[Saved entries]

BEGIN

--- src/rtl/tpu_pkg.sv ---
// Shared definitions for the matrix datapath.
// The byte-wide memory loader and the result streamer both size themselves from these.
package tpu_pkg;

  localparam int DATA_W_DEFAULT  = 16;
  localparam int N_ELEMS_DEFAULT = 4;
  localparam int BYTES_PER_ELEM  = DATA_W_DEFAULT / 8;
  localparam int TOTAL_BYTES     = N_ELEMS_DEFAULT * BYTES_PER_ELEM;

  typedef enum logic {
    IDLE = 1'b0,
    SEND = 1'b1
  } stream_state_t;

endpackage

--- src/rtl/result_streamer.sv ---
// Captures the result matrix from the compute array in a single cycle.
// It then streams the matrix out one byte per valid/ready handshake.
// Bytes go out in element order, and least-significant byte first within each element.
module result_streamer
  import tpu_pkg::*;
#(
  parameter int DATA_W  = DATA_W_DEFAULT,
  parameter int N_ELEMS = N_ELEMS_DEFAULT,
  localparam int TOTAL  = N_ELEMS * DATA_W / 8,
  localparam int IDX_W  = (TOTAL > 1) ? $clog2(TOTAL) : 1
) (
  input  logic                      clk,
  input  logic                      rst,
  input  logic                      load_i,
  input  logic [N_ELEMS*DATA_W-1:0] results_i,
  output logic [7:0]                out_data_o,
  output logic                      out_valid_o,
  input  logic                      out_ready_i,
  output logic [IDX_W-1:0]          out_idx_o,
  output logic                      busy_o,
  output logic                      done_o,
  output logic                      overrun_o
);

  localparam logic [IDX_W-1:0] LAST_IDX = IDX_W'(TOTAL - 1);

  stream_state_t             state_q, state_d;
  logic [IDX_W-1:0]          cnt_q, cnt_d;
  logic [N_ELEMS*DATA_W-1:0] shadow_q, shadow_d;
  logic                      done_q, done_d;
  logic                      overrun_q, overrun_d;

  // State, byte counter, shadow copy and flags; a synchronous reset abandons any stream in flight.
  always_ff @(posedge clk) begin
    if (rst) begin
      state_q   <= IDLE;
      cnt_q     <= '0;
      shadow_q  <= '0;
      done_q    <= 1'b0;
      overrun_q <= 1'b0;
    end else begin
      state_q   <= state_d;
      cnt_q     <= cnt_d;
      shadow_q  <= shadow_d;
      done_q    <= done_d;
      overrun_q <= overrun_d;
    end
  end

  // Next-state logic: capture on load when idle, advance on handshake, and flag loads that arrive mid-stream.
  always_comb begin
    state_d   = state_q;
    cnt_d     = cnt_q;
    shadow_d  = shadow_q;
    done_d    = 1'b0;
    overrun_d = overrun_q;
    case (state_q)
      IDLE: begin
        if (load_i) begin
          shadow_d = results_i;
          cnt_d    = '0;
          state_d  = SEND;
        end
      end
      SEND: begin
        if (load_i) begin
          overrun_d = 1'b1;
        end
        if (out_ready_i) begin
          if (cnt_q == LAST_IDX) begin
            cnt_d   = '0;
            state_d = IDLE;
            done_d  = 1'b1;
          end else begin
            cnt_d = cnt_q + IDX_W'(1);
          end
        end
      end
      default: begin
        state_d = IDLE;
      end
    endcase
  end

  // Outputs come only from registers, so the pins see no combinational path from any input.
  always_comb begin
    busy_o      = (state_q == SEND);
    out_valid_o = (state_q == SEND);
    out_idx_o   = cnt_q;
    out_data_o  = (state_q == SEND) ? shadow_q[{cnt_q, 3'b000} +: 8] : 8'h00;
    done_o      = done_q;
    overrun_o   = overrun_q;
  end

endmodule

END

» **How to complete this task**: The data above should be returned in full, exactly as written.

» **Solved exercise**:
--- src/rtl/tpu_pkg.sv ---
// Shared definitions for the matrix datapath.
// The byte-wide memory loader and the result streamer both size themselves from these.
package tpu_pkg;

  localparam int DATA_W_DEFAULT  = 16;
  localparam int N_ELEMS_DEFAULT = 4;
  localparam int BYTES_PER_ELEM  = DATA_W_DEFAULT / 8;
  localparam int TOTAL_BYTES     = N_ELEMS_DEFAULT * BYTES_PER_ELEM;

  typedef enum logic {
    IDLE = 1'b0,
    SEND = 1'b1
  } stream_state_t;

endpackage

--- src/rtl/result_streamer.sv ---
// Captures the result matrix from the compute array in a single cycle.
// It then streams the matrix out one byte per valid/ready handshake.
// Bytes go out in element order, and least-significant byte first within each element.
module result_streamer
  import tpu_pkg::*;
#(
  parameter int DATA_W  = DATA_W_DEFAULT,
  parameter int N_ELEMS = N_ELEMS_DEFAULT,
  localparam int TOTAL  = N_ELEMS * DATA_W / 8,
  localparam int IDX_W  = (TOTAL > 1) ? $clog2(TOTAL) : 1
) (
  input  logic                      clk,
  input  logic                      rst,
  input  logic                      load_i,
  input  logic [N_ELEMS*DATA_W-1:0] results_i,
  output logic [7:0]                out_data_o,
  output logic                      out_valid_o,
  input  logic                      out_ready_i,
  output logic [IDX_W-1:0]          out_idx_o,
  output logic                      busy_o,
  output logic                      done_o,
  output logic                      overrun_o
);

  localparam logic [IDX_W-1:0] LAST_IDX = IDX_W'(TOTAL - 1);

  stream_state_t             state_q, state_d;
  logic [IDX_W-1:0]          cnt_q, cnt_d;
  logic [N_ELEMS*DATA_W-1:0] shadow_q, shadow_d;
  logic                      done_q, done_d;
  logic                      overrun_q, overrun_d;

  // State, byte counter, shadow copy and flags; a synchronous reset abandons any stream in flight.
  always_ff @(posedge clk) begin
    if (rst) begin
      state_q   <= IDLE;
      cnt_q     <= '0;
      shadow_q  <= '0;
      done_q    <= 1'b0;
      overrun_q <= 1'b0;
    end else begin
      state_q   <= state_d;
      cnt_q     <= cnt_d;
      shadow_q  <= shadow_d;
      done_q    <= done_d;
      overrun_q <= overrun_d;
    end
  end

  // Next-state logic: capture on load when idle, advance on handshake, and flag loads that arrive mid-stream.
  always_comb begin
    state_d   = state_q;
    cnt_d     = cnt_q;
    shadow_d  = shadow_q;
    done_d    = 1'b0;
    overrun_d = overrun_q;
    case (state_q)
      IDLE: begin
        if (load_i) begin
          shadow_d = results_i;
          cnt_d    = '0;
          state_d  = SEND;
        end
      end
      SEND: begin
        if (load_i) begin
          overrun_d = 1'b1;
        end
        if (out_ready_i) begin
          if (cnt_q == LAST_IDX) begin
            cnt_d   = '0;
            state_d = IDLE;
            done_d  = 1'b1;
          end else begin
            cnt_d = cnt_q + IDX_W'(1);
          end
        end
      end
      default: begin
        state_d = IDLE;
      end
    endcase
  end

  // Outputs come only from registers, so the pins see no combinational path from any input.
  always_comb begin
    busy_o      = (state_q == SEND);
    out_valid_o = (state_q == SEND);
    out_idx_o   = cnt_q;
    out_data_o  = (state_q == SEND) ? shadow_q[{cnt_q, 3'b000} +: 8] : 8'h00;
    done_o      = done_q;
    overrun_o   = overrun_q;
  end

endmodule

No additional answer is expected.